This work nearly exhausts all the possibilities that the current FLAC file format offers for shrinking audio data. Certainly the stereo coding modes, LPC order, Rice partition order, and Rice partition parameters are all searched exhaustively. The only places with room for improvement (however small) are the choice of LPC coefficients (where Xiph.Org currently beats Nayuki), the precision of LPC coefficients (probably not important), and trying a more fine-grained set of variable block sizes (say {100,200,300,...,19900} versus {5000,10000,15000}). There already exists other lossless audio codecs with slightly better compression than FLAC, albeit with tradeoffs in CPU time, licensing, etc.

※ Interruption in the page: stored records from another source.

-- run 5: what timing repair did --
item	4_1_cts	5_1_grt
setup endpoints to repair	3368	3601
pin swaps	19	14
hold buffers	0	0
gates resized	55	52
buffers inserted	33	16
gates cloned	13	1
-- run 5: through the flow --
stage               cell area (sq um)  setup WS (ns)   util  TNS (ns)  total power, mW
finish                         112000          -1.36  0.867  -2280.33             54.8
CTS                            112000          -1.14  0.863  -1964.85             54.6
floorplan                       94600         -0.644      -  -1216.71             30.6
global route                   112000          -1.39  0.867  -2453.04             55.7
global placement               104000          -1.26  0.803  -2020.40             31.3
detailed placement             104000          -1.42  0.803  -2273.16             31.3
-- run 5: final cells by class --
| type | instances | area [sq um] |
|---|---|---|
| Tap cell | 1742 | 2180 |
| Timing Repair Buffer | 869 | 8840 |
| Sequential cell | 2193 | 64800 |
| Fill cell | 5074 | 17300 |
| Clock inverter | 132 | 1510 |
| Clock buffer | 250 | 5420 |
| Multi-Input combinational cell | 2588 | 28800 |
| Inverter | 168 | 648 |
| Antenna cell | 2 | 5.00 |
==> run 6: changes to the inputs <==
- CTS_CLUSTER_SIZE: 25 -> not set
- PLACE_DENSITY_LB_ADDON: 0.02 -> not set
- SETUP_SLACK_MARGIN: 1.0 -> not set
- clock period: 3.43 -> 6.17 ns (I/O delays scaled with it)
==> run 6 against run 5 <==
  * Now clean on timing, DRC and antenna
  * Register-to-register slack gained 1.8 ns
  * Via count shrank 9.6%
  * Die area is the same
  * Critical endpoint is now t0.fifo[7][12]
Setup of lane 1:
Design ascon, start of the top module:
module ascon
(
    input  logic         clock,            
    input  logic         reset_n,          
    input  logic         i_sys_enable,     
    input  logic         i_start,          
    input  logic         i_data_valid,     
    input  logic [ 63:0] i_data,           
    input  logic [127:0] i_key,            
    input  logic [127:0] i_nonce,          
    output logic [ 63:0] o_cipher,         
    output logic [127:0] o_tag,            
    output logic         o_valid_cipher,   
    output logic         o_done,           
    output logic         o_ready           
);
Size: about 540 flip-flops, ~53000 µm² of cells after synthesis.
Settings: LEC_CHECK=0, ABC_AREA=0, CAP_MARGIN=35, CELL_PAD_IN_SITES_GLOBAL_PLACEMENT=1, CORE_MARGIN=7, CORE_UTILIZATION=27, CTS_CLUSTER_SIZE=83, MAX_ROUTING_LAYER=met4, MIN_ROUTING_LAYER=met1, PLACE_DENSITY_LB_ADDON=0.1, SETUP_SLACK_MARGIN=2.89, SLEW_MARGIN=20; clock period 10.0 ns.
run.sh (not shown) runs the stock make flow with config.mk's settings and CLKGATE_MAP_FILE=.
The final layout from lane 1, which completed every stage, passed the timing, design-rule and antenna checks at the end of the flow.
What lane 2 does differently from lane 1 at the input level:
- CELL_PAD_IN_SITES_GLOBAL_PLACEMENT no longer set, was 1
- ABC_AREA no longer set, was 0
- SETUP_SLACK_MARGIN no longer set, was 2.89
- CORE_MARGIN now 2, was 7
- PLACE_DENSITY_LB_ADDON no longer set, was 0.1
- MAX_ROUTING_LAYER no longer set, was met4
- CAP_MARGIN now 20, was 35
- CORE_UTILIZATION now 23, was 27
- MIN_ROUTING_LAYER no longer set, was met1
- CTS_CLUSTER_SIZE no longer set, was 83
- the clock period (ns, I/O delays scaled along) now 14.5, was 10.0
### Flow results
- Looking at minimum clock period across lane 1 and lane 2, the one that comes out lower is lane 1.
- Number of optimization iterations in the first detailed-route pass (lane 2 over lane 1): increase, 1
- In the tables for lane 1 and lane 2, transition time at the pin with the least slew margin reads higher with lane 2.
- Diff lane 1 -> lane 2: area growth from synthesis to final layout fell by 0.86 points, filler cell count grew by about 19%.
- Library cell contributing the largest single delay on the critical path = sky130_fd_sc_hd__xnor2_1: lane 2; library cell contributing the largest single delay on the critical path = sky130_fd_sc_hd__dfstp_4: lane 1
### lane 2 -> lane 3
- swapping 23 for 72 in CORE_UTILIZATION
- putting ABC_AREA at 1 where nothing was set
- putting CTS_CLUSTER_SIZE at 98 where nothing was set
- putting CTS_CLUSTER_DIAMETER at 372 where nothing was set
- swapping 14.5 for 7.21 in the clock period (ns, I/O delays scaled along)
Findings:
- Delta (lane 3 minus lane 2): number of cell rows went down by about 44%; cell count listed in synth_stat.txt went up; initial standard-cell utilization of the core +49 points.
- Lane 3 vs lane 2 — synthesized chip area reported by yosys dropped 2.4%.
- Die area | lane 3 < lane 2
- In the metrics for lane 3 and lane 2, the one carrying the lower worst setup timing slack at the placement stage is lane 3.
- Lane 3: it failed with a tool error in global routing, so there are no final results.
### lane 3 -> lane 4
- ABC_AREA no longer set, was 1
- CORE_UTILIZATION now 40, was 72
- CTS_CLUSTER_SIZE no longer set, was 98
- CTS_CLUSTER_DIAMETER no longer set, was 372
- the clock period (ns, I/O delays scaled along) now 10.0, was 7.21
### Flow results
Lane 4 completed; timing, DRC and antenna clean. Re CTS buffer count: lane 4 and lane 3 aren't equal, and the lower value belongs to lane 3. Sequential cell area fraction in the yosys report: lane 4 < lane 3. The synthesis area per yosys reported for lane 4 is greater than that of lane 3 by 1300 µm². In the metrics for lane 4 and lane 3, the one carrying the lower synthesized-area fraction occupied by adder cells is lane 3. Lane 3 ended up with simple AND/OR/NAND/NOR gates as its main kind of combinational logic by area; lane 4 ended up with XOR/XNOR gates. Taking lane 3 as the reference, in lane 4 number of ports placed on the die boundary comparable; placed wire-length estimate after detailed placement now smaller.

Starting RTL as in the previous note.
Design ascon, start of the top module:
module ascon
(
    input  logic         clock,            
    input  logic         reset_n,          
    input  logic         i_sys_enable,     
    input  logic         i_start,          
    input  logic         i_data_valid,     
    input  logic [ 63:0] i_data,           
    input  logic [127:0] i_key,            
    input  logic [127:0] i_nonce,          
    output logic [ 63:0] o_cipher,         
    output logic [127:0] o_tag,            
    output logic         o_valid_cipher,   
    output logic         o_done,           
    output logic         o_ready           
);
export LEC_CHECK = 0
export CAP_MARGIN = 20
export CORE_MARGIN = 2
export CORE_UTILIZATION = 71
export CTS_CLUSTER_SIZE = 21
export HOLD_SLACK_MARGIN = -0.08
export MAX_ROUTING_LAYER = met4
export SETUP_SLACK_MARGIN = 1.12
export SLEW_MARGIN = 20
create_clock -name core_clock -period 3.8 [get_ports {clock}]
The starting point aborted during global routing (5_1_grt) with DPL-0038.
## run A
==> flow/design.v (excerpt) <==
module calculator (input CLOCK_50,
							input RESET,
							input KEYPRESSED,
							input [3:0] KEYCODE,
							input [3:0] KEY,
							output [0:6] HEX0, HEX1, HEX2, HEX3, HEX4, HEX5, HEX6, HEX7
							);
		wire clockmain = CLOCK_50;
		wire rst = RESET;
		wire [3:0] keycode = KEYCODE;
		wire keystrobe;
		wire load_A, load_B;
		wire bksp_A, bksp_B;
		posedgetrigger keypressedge (.clock(clockmain), .rst(rst), .signal(KEYPRESSED), .strobe(keystrobe));
		wire dig_strobe, reset_strobe, ex_strobe, op_strobe, sub_strobe;
		wire [3:0] dig_code;
		wire [1:0] op_code;
		inputhandler keypad (
			.keystrobe(keystrobe),
			.keycode(keycode),
			.dig_strobe(dig_strobe),
			.reset_strobe(reset_strobe),
			.ex_strobe(ex_strobe),
			.op_strobe(op_strobe),
			.sub_strobe(sub_strobe),
			.dig_code(dig_code),
			.op_code(op_code)
		);
		wire bksp_strobe, MS_strobe, MR_strobe, MC_strobe;
		PBhandler PB (
			.KEY(KEY),
			.clock(clockmain),
			.rst(rst),
			.bksp_strobe(bksp_strobe),
			.MS_strobe(MS_strobe),
			.MR_strobe(MR_strobe),
			.MC_strobe(MC_strobe)
		);
		wire [1:0] display_select;
		wire load_op, reset_state, execute, load_A_mem, load_B_mem, load_mem, clear_mem;
		control FSM (
  ...
Settings: LEC_CHECK=0, ABC_AREA=1, CAP_MARGIN=20, CORE_ASPECT_RATIO=0.79, CORE_MARGIN=2, CORE_UTILIZATION=40, SETUP_SLACK_MARGIN=1.74, SLEW_MARGIN=25; clock period 50.0 ns.
run.sh (not shown) runs the stock make flow with config.mk's settings and CLKGATE_MAP_FILE=.
Run A finished end to end and its layout was clean on timing, DRC and antenna.
==> v22 <==
// bf16_unit
module bf16_unit
# (parameter G = 6) (
    input  clk,
    input  reset,
    input  [15:0] in1,
    input  [15:0] in2,
    input  [15:0] in3,
    input  [15:0] in4,
    input  [15:0] in5,
    input  [15:0] in6,
    input  [15:0] in7,
    input  [15:0] in8,
    input  [15:0] in9,
    input  [15:0] in10,
    input  [15:0] in11,
    input  [15:0] in12,
    input  [15:0] in13,
    input  [15:0] in14,
    input  [15:0] in15,
    input  [15:0] in16,
    input  [15:0] in17,
    input  [15:0] in18,
    input  [4:0] funct5,
    output wire [15:0] result
);
==> flow/config.mk <==
export PLATFORM = sky130hd
export DESIGN_NAME = bf16_unit
export DESIGN_NICKNAME = bf16_unit
export VERILOG_FILES = /design/flow/design.v
export SDC_FILE = /design/flow/constraint.sdc
export NUM_CORES = 4
export LEC_CHECK = 0
export ABC_AREA = 1
export CAP_MARGIN = 25
export CELL_PAD_IN_SITES_DETAIL_PLACEMENT = 1
export CELL_PAD_IN_SITES_GLOBAL_PLACEMENT = 3
export CORE_ASPECT_RATIO = 1.08
export CORE_MARGIN = 2
export CORE_UTILIZATION = 42
export CTS_CLUSTER_DIAMETER = 80
export CTS_CLUSTER_SIZE = 22
export GPL_ROUTABILITY_DRIVEN = 1
export GPL_TIMING_DRIVEN = 0
export HOLD_SLACK_MARGIN = 0.18
export MAX_ROUTING_LAYER = met5
export PLACE_DENSITY = 0.4
export SLEW_MARGIN = 30
export TNS_END_PERCENT = 75
==> flow/constraint.sdc <==
create_clock -name core_clock -period 13.8 [get_ports {clk}]
set_input_delay 2.7600 -clock core_clock [delete_from_list [all_inputs] [get_ports {clk}]]
set_output_delay 2.7600 -clock core_clock [all_outputs]
set_load 0.01 [all_outputs]
run.sh (not shown) runs the stock make flow with config.mk's settings and CLKGATE_MAP_FILE=.
==> v26 (differences from v22) <==
ABC_AREA = 0   (was 1)
CAP_MARGIN = 15   (was 25)
CELL_PAD_IN_SITES_DETAIL_PLACEMENT = not set   (was 1)
CELL_PAD_IN_SITES_GLOBAL_PLACEMENT = not set   (was 3)
CORE_ASPECT_RATIO = 0.93   (was 1.08)
CORE_UTILIZATION = 72   (was 42)
CTS_CLUSTER_SIZE = not set   (was 22)
GPL_TIMING_DRIVEN = not set   (was 0)
HOLD_SLACK_MARGIN = -0.09   (was 0.18)
MAX_ROUTING_LAYER = not set   (was met5)
PLACE_DENSITY = not set   (was 0.4)
SLEW_MARGIN = 20   (was 30)
TNS_END_PERCENT = not set   (was 75)
==> flow/constraint.sdc (replaced) <==
create_clock -name core_clock -period 4.39 [get_ports {clk}]
set_input_delay 0.8780 -clock core_clock [delete_from_list [all_inputs] [get_ports {clk}]]
set_output_delay 0.8780 -clock core_clock [all_outputs]
set_load 0.01 [all_outputs]
==> v1 (differences from v22) <==
ABC_AREA = 0   (was 1)
CELL_PAD_IN_SITES_DETAIL_PLACEMENT = not set   (was 1)
MAX_ROUTING_LAYER = not set   (was met5)
SETUP_SLACK_MARGIN = -0.64   (was not set)
SLEW_MARGIN = 20   (was 30)
==> results.toml <==
# generated from flow reports
[outcome]
run_status = "finished clean"

[synthesis]
synthTopCellsByCount = "sky130_fd_sc_hd__dfxtp_1 (3218), sky130_fd_sc_hd__and2_1 (2117), sky130_fd_sc_hd__nor2_1 (1838)"
syn_avg_cell_area_um2 = 8.83
ys_sh_mux_pct = 5.32
topCellsByArea = "sky130_fd_sc_hd__dfxtp_1 (39%), sky130_fd_sc_hd__and2_1 (8.0%), sky130_fd_sc_hd__ha_1 (7.1%)"
post_synth_xor_area_fraction_pct = 4.27
[end of results for v1]
==> results.toml <==
# generated from flow reports
[outcome]
run_status = "finished with violations"
so.violations = "setup timing"

[synthesis]
syn_avg_cell_area_um2 = 8.83
synthTopCellsByCount = "sky130_fd_sc_hd__dfxtp_1 (3218), sky130_fd_sc_hd__and2_1 (2117), sky130_fd_sc_hd__nor2_1 (1838)"
post_synth_xor_area_fraction_pct = 4.27
topCellsByArea = "sky130_fd_sc_hd__dfxtp_1 (39%), sky130_fd_sc_hd__and2_1 (8.0%), sky130_fd_sc_hd__ha_1 (7.1%)"

[sta]
finalSetupViolations = 21
setup_ws_ns = -0.782
[end of results for v26]
==> results.toml <==
# implementation run metrics
[synthesis]
syn_avg_cell_area_um2 = 6.83
post_synth_xor_area_fraction_pct = 1.27
yosys_most_used_dff = "sky130_fd_sc_hd__dfxtp_1"
synth_flop_count = 3218
topCellsByArea = "sky130_fd_sc_hd__dfxtp_1 (37%), sky130_fd_sc_hd__nand2_1 (14%), sky130_fd_sc_hd__inv_1 (10%)"
post_synth_fa_ha_maj_area_fraction_pct = 11.4
synthTopCellsByCount = "sky130_fd_sc_hd__nand2_1 (6556), sky130_fd_sc_hd__inv_1 (4858), sky130_fd_sc_hd__dfxtp_1 (3218)"
ys_sh_mux_pct = 0.0626

[outcome]
run_status = "stopped before the end"
outcome.stop_stage = "global placement without I/O"
error_message = "[ERROR GPL-0301] Utilization 101.029 % exceeds 100%."

[floorplanning]
core-area_um2 = 416000
[end of results for v22]

* * *

==> inputs of job 3643 <==
Starting RTL as in the previous note.
Settings: LEC_CHECK=0, ABC_AREA=0, CAP_MARGIN=20, CORE_MARGIN=2, CORE_UTILIZATION=72, CTS_CLUSTER_DIAMETER=350, CTS_CLUSTER_SIZE=14, PLACE_DENSITY_LB_ADDON=0.07, SETUP_SLACK_MARGIN=1.27, SLEW_MARGIN=20, TNS_END_PERCENT=5; clock period 4.26 ns.
==> inputs of job 993, as changes to job 3643 <==
- ABC_AREA: 0 -> not set
- CORE_UTILIZATION: 72 -> 55
- CTS_CLUSTER_DIAMETER: 350 -> not set
- CTS_CLUSTER_SIZE: 14 -> not set
- PLACE_DENSITY: not set -> 0.6
- PLACE_DENSITY_LB_ADDON: 0.07 -> not set
- SETUP_SLACK_MARGIN: 1.27 -> not set
- TNS_END_PERCENT: 5 -> not set
==> flow/constraint.sdc (replaced) <==
create_clock -name core_clock -period 6.68 [get_ports {clk}]
set_input_delay 1.3360 -clock core_clock [delete_from_list [all_inputs] [get_ports {clk}]]
set_output_delay 1.3360 -clock core_clock [all_outputs]
set_load 0.01 [all_outputs]
==> results <==
Result of the run: job 3643 complete, but fails checks; job 993 finished clean
Violated checks: job 3643 negative setup slack; job 993 -
R2r startpoint: job 3643 bf16_SIMD.MULT8.p1_reg_alu_in2[3]; job 993 bf16_SIMD.MULT4.p1_reg_alu_in1[7]
Final-layout worst hold slack: job 3643 0.3927 ns; job 993 0.3906 ns
RSZ-0062 raised after global routing: job 3643 yes; job 993 no
Wirelength, routed: job 3643 433.8 mm; job 993 426.9 mm
Post-route met1 wirelength: job 3643 177.0 mm; job 993 207.1 mm
DR vias: job 3643 133.7k; job 993 125.8k
Fillers: job 3643 14.60k; job 993 26.56k
Horizontal die dimension: job 3643 483.9 µm; job 993 553.0 µm
Worst endpoint data arrival time: job 3643 4.27 ns; job 993 5.05 ns
Number of inserted diodes: job 3643 5; job 993 3
Worst reg-to-reg setup slack: job 3643 -0.11 ns; job 993 1.73 ns
Met3 global-route usage: job 3643 4.438%; job 993 3.020%
Net load switching power: job 3643 0.01783 W; job 993 0.01240 W
Setup repair bufs after CTS: job 3643 118; job 993 0
Power consumed by the clock network: job 3643 0.0222 W; job 993 0.0196 W
Number of global-route vias before repair: job 3643 128.0k; job 993 121.0k

* * *

==> 07-09: inputs <==
Starting RTL as in the previous note.
export LEC_CHECK = 0
export CAP_MARGIN = 20
export CORE_MARGIN = 2
export CORE_UTILIZATION = 72
export CTS_CLUSTER_DIAMETER = 67
export CTS_CLUSTER_SIZE = 14
export PLACE_DENSITY = 0.4
export SLEW_MARGIN = 20
create_clock -name core_clock -period 4.82 [get_ports {clk}]
==> inputs of 08-14, as changes to 07-09 <==
--- a/flow/config.mk
+++ b/flow/config.mk
@@ -9,6 +9,4 @@
 export CORE_MARGIN = 2
 export CORE_UTILIZATION = 72
-export CTS_CLUSTER_DIAMETER = 67
-export CTS_CLUSTER_SIZE = 14
-export PLACE_DENSITY = 0.4
+export PLACE_DENSITY = 0.42
 export SLEW_MARGIN = 20
==> flow/constraint.sdc (replaced) <==
create_clock -name core_clock -period 7.25 [get_ports {clk}]
set_input_delay 1.4500 -clock core_clock [delete_from_list [all_inputs] [get_ports {clk}]]
set_output_delay 1.4500 -clock core_clock [all_outputs]
set_load 0.01 [all_outputs]
==> inputs of 03-11, as changes to 07-09 <==
--- a/flow/config.mk
+++ b/flow/config.mk
@@ -6,9 +6,10 @@
 export NUM_CORES = 4
 export LEC_CHECK = 0
+export ABC_AREA = 1
 export CAP_MARGIN = 20
 export CORE_MARGIN = 2
 export CORE_UTILIZATION = 72
-export CTS_CLUSTER_DIAMETER = 67
+export CTS_CLUSTER_DIAMETER = 350
 export CTS_CLUSTER_SIZE = 14
-export PLACE_DENSITY = 0.4
+export PLACE_DENSITY_LB_ADDON = 0.07
 export SLEW_MARGIN = 20
==> flow/constraint.sdc (replaced) <==
create_clock -name core_clock -period 4.26 [get_ports {clk}]
set_input_delay 0.8520 -clock core_clock [delete_from_list [all_inputs] [get_ports {clk}]]
set_output_delay 0.8520 -clock core_clock [all_outputs]
set_load 0.01 [all_outputs]
==> results <==
03-11 finished with negative setup slack left. 08-14 went through all stages and came out clean. 07-09 finished but failed the layout checks on negative setup slack.
Clock-buffer cell count: 03-11 < 07-09 < 08-14.
Of 08-14 and 07-09, 07-09 has the higher sequential share of layout area (gap 0.41 points).
Critical path depth, lowest first: 08-14, 07-09, 03-11.
Via count: 03-11 > 08-14 > 07-09.
In area after synthesis, 08-14 and 07-09 do not differ.
Setup slack, highest first: 08-14, 07-09, 03-11.
The highest total power belongs to 03-11, the lowest to 08-14.
In 08-14 the hold slack is higher than in 03-11, by 0.038 ns.
In flip-flop count, 08-14 and 07-09 do not differ.
==> figures <==
Status: 07-09 finished with violations; 03-11 finished with violations; 08-14 finished clean
Reasons for failing layout checks: 07-09 negative setup slack; 03-11 negative setup slack; 08-14 -
Pin slew with the least headroom to its limit: 07-09 1.21 ns; 03-11 1.23 ns; 08-14 1.09 ns
Yosys Chip Area: 07-09 0.166 mm²; 03-11 0.176 mm²; 08-14 0.166 mm²
Yosys cell count: 07-09 18.8k; 03-11 25.7k; 08-14 18.8k
MI comb cells: 07-09 13.6k; 03-11 16.6k; 08-14 13.6k
Setup crit start: 07-09 fmadd_fmsub.p6_reg_alu_r[8]; 03-11 bf16_SIMD.ROOT.p4_reg_alu_r[8]; 08-14 fmadd_fmsub.p6_reg_alu_r[7]
RSZ-0062 raised after global routing: 07-09 yes; 03-11 yes; 08-14 no
Filler cell count: 07-09 15.9k; 03-11 17.6k; 08-14 15.4k
Critical path buffer and inverter count: 07-09 3; 03-11 3; 08-14 1
Violation count after the first detailed-routing iteration: 07-09 11.7k; 03-11 18.9k; 08-14 11.3k
Fraction of met2 tracks used by global routing: 07-09 0.550; 03-11 0.609; 08-14 0.556
Clock network fraction of design power: 07-09 0.360; 03-11 0.246; 08-14 0.418
Count of vias placed by the detailed router: 07-09 130k; 03-11 164k; 08-14 130k
Share of cell area taken by multi-input logic gates: 07-09 0.525; 03-11 0.470; 08-14 0.518
Destination of the worst register-to-register timing path: 07-09 bf16_SIMD.MULT5.s_alu_m[14]; 03-11 fmadd_fmsub.p2_reg_alu_rm[13]; 08-14 bf16_SIMD.MULT8.s_alu_m[15]
# diodes: 07-09 1; 03-11 10; 08-14 6
Critical Path Max Stage Delay: 07-09 0.62 ns; 03-11 0.38 ns; 08-14 0.73 ns
Power share of the sequential group: 07-09 0.484; 03-11 0.379; 08-14 0.443
Maximum number of pins on one net before global-route repair: 07-09 327; 03-11 229; 08-14 273

* * *

==> indigo <==
bf16_unit again, from the RTL that the note above started with.
export LEC_CHECK = 0
export ABC_AREA = 0
export CAP_MARGIN = 20
export CORE_ASPECT_RATIO = 0.52
export CORE_MARGIN = 2
export CORE_UTILIZATION = 61
export CTS_CLUSTER_DIAMETER = 224
export CTS_CLUSTER_SIZE = 26
export GPL_ROUTABILITY_DRIVEN = 1
export HOLD_SLACK_MARGIN = 0.18
export SETUP_SLACK_MARGIN = 1.73
export SLEW_MARGIN = 5
create_clock -name core_clock -period 5.84 [get_ports {clk}]
==> fjord (differences from indigo) <==
- ABC_AREA: 0 -> default
- CORE_ASPECT_RATIO: 0.52 -> default
- CORE_UTILIZATION: 61 -> 40
- CTS_CLUSTER_DIAMETER: 224 -> default
- CTS_CLUSTER_SIZE: 26 -> default
- GPL_ROUTABILITY_DRIVEN: 1 -> default
- HOLD_SLACK_MARGIN: 0.18 -> default
- PLACE_DENSITY: default -> 0.6
- SETUP_SLACK_MARGIN: 1.73 -> default
- SLEW_MARGIN: 5 -> 20
==> flow/constraint.sdc (replaced) <==
create_clock -name core_clock -period 12.4 [get_ports {clk}]
set_input_delay 2.4800 -clock core_clock [delete_from_list [all_inputs] [get_ports {clk}]]
set_output_delay 2.4800 -clock core_clock [all_outputs]
set_load 0.01 [all_outputs]
==> violet (differences from indigo) <==
- ABC_AREA: 0 -> default
- CORE_ASPECT_RATIO: 0.52 -> default
- CORE_UTILIZATION: 61 -> 9
- CTS_CLUSTER_DIAMETER: 224 -> default
- CTS_CLUSTER_SIZE: 26 -> default
- GPL_ROUTABILITY_DRIVEN: 1 -> default
- HOLD_SLACK_MARGIN: 0.18 -> default
- PLACE_DENSITY: default -> 0.6
- SETUP_SLACK_MARGIN: 1.73 -> default
- SLEW_MARGIN: 5 -> 20
==> flow/constraint.sdc (replaced) <==
create_clock -name core_clock -period 11.4 [get_ports {clk}]
set_input_delay 2.2800 -clock core_clock [delete_from_list [all_inputs] [get_ports {clk}]]
set_output_delay 2.2800 -clock core_clock [all_outputs]
set_load 0.01 [all_outputs]
==> impl_metrics.json <==
{
  "finalClockPeriodUsage_pct": 90.7,
  "dieHeight_um": 380,
  "path_buffers": 3,
  "dp.cells": 22000,
  "p_leak_nw": 77.1,
  "status": "complete, no violations",
  "m1WireLength_mm": 228,
  "numCtsBuffers": 149,
  "comb_share_pct": 53.6,
  "grt_max_degree": 318
}
That was indigo.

It would be interesting to see an exploration in adding new coding methods to FLAC, such as Huffman coding (instead of Rice coding), better modeling of non-stationary distributions, and who knows what.
Footnotes
- [0]: “
--blocksize=#
: [...] The reference encoder uses the same block size for the entire stream.” (Source) - [1]: “Blocking: [...] Though FLAC allows the block size to vary within a stream, the reference encoder uses a fixed block size.” (Source)
- [2]: Except that the final block may be shorter than the constant block size. This desirable behavior ensures that the FLAC file has the exact same number of samples as the input, unlike some other codecs which may silently introduce padding.